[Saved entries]
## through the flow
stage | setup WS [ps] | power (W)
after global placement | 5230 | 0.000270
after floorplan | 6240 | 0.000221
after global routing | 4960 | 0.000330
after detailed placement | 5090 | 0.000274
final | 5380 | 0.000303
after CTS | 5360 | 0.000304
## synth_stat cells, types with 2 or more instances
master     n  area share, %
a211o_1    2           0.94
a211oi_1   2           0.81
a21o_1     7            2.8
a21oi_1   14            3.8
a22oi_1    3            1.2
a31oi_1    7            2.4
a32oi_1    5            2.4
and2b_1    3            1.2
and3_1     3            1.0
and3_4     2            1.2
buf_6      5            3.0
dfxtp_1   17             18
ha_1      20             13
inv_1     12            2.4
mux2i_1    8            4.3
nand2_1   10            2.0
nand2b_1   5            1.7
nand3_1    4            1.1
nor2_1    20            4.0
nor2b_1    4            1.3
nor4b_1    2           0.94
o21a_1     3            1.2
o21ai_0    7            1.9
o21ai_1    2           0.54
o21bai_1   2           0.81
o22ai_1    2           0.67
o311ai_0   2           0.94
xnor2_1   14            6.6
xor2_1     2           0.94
**config.mk**
```make
export PLATFORM = sky130hd
export DESIGN_NAME = mem_sig_monitor_flat
export DESIGN_NICKNAME = d
export VERILOG_FILES = /design/src/rtl/mem_sig_monitor_if.sv /design/src/rtl/mem_sig_monitor.sv /design/src/flat_wrapper.sv
export SDC_FILE = /design/constraint.sdc
export NUM_CORES = 1
export LEC_CHECK = 0
export BUFFER_PORTS_ARGS = -buffer_cell sky130_fd_sc_hd__buf_2
export CAP_MARGIN = 30
export CORE_MARGIN = 2
export CORE_UTILIZATION = 40
export CTS_BUF_LIST = sky130_fd_sc_hd__clkbuf_8
export DETAILED_ROUTE_END_ITERATION = 8
export PLACE_DENSITY = 0.61
export SYNTH_ARGS = -nofsm -noshare
export SYNTH_HDL_FRONTEND = slang
export SYNTH_SLANG_ARGS = --single-unit
```
**constraint.sdc**
```tcl
create_clock -name clk_i -period 4.5 [get_ports clk_i]
set_input_delay 1.125 -clock clk_i [delete_from_list [all_inputs] [get_ports clk_i]]
set_output_delay 1.125 -clock clk_i [all_outputs]
set_load 0.005 [all_outputs]
```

■ What to work on ■
Please restate the preceding entries word for word.

■ Solved exercise ■
## through the flow
stage | setup WS [ps] | power (W)
after global placement | 5230 | 0.000270
after floorplan | 6240 | 0.000221
after global routing | 4960 | 0.000330
after detailed placement | 5090 | 0.000274
final | 5380 | 0.000303
after CTS | 5360 | 0.000304
## synth_stat cells, types with 2 or more instances
master     n  area share, %
a211o_1    2           0.94
a211oi_1   2           0.81
a21o_1     7            2.8
a21oi_1   14            3.8
a22oi_1    3            1.2
a31oi_1    7            2.4
a32oi_1    5            2.4
and2b_1    3            1.2
and3_1     3            1.0
and3_4     2            1.2
buf_6      5            3.0
dfxtp_1   17             18
ha_1      20             13
inv_1     12            2.4
mux2i_1    8            4.3
nand2_1   10            2.0
nand2b_1   5            1.7
nand3_1    4            1.1
nor2_1    20            4.0
nor2b_1    4            1.3
nor4b_1    2           0.94
o21a_1     3            1.2
o21ai_0    7            1.9
o21ai_1    2           0.54
o21bai_1   2           0.81
o22ai_1    2           0.67
o311ai_0   2           0.94
xnor2_1   14            6.6
xor2_1     2           0.94
**config.mk**
```make
export PLATFORM = sky130hd
export DESIGN_NAME = mem_sig_monitor_flat
export DESIGN_NICKNAME = d
export VERILOG_FILES = /design/src/rtl/mem_sig_monitor_if.sv /design/src/rtl/mem_sig_monitor.sv /design/src/flat_wrapper.sv
export SDC_FILE = /design/constraint.sdc
export NUM_CORES = 1
export LEC_CHECK = 0
export BUFFER_PORTS_ARGS = -buffer_cell sky130_fd_sc_hd__buf_2
export CAP_MARGIN = 30
export CORE_MARGIN = 2
export CORE_UTILIZATION = 40
export CTS_BUF_LIST = sky130_fd_sc_hd__clkbuf_8
export DETAILED_ROUTE_END_ITERATION = 8
export PLACE_DENSITY = 0.61
export SYNTH_ARGS = -nofsm -noshare
export SYNTH_HDL_FRONTEND = slang
export SYNTH_SLANG_ARGS = --single-unit
```
**constraint.sdc**
```tcl
create_clock -name clk_i -period 4.5 [get_ports clk_i]
set_input_delay 1.125 -clock clk_i [delete_from_list [all_inputs] [get_ports clk_i]]
set_output_delay 1.125 -clock clk_i [all_outputs]
set_load 0.005 [all_outputs]
```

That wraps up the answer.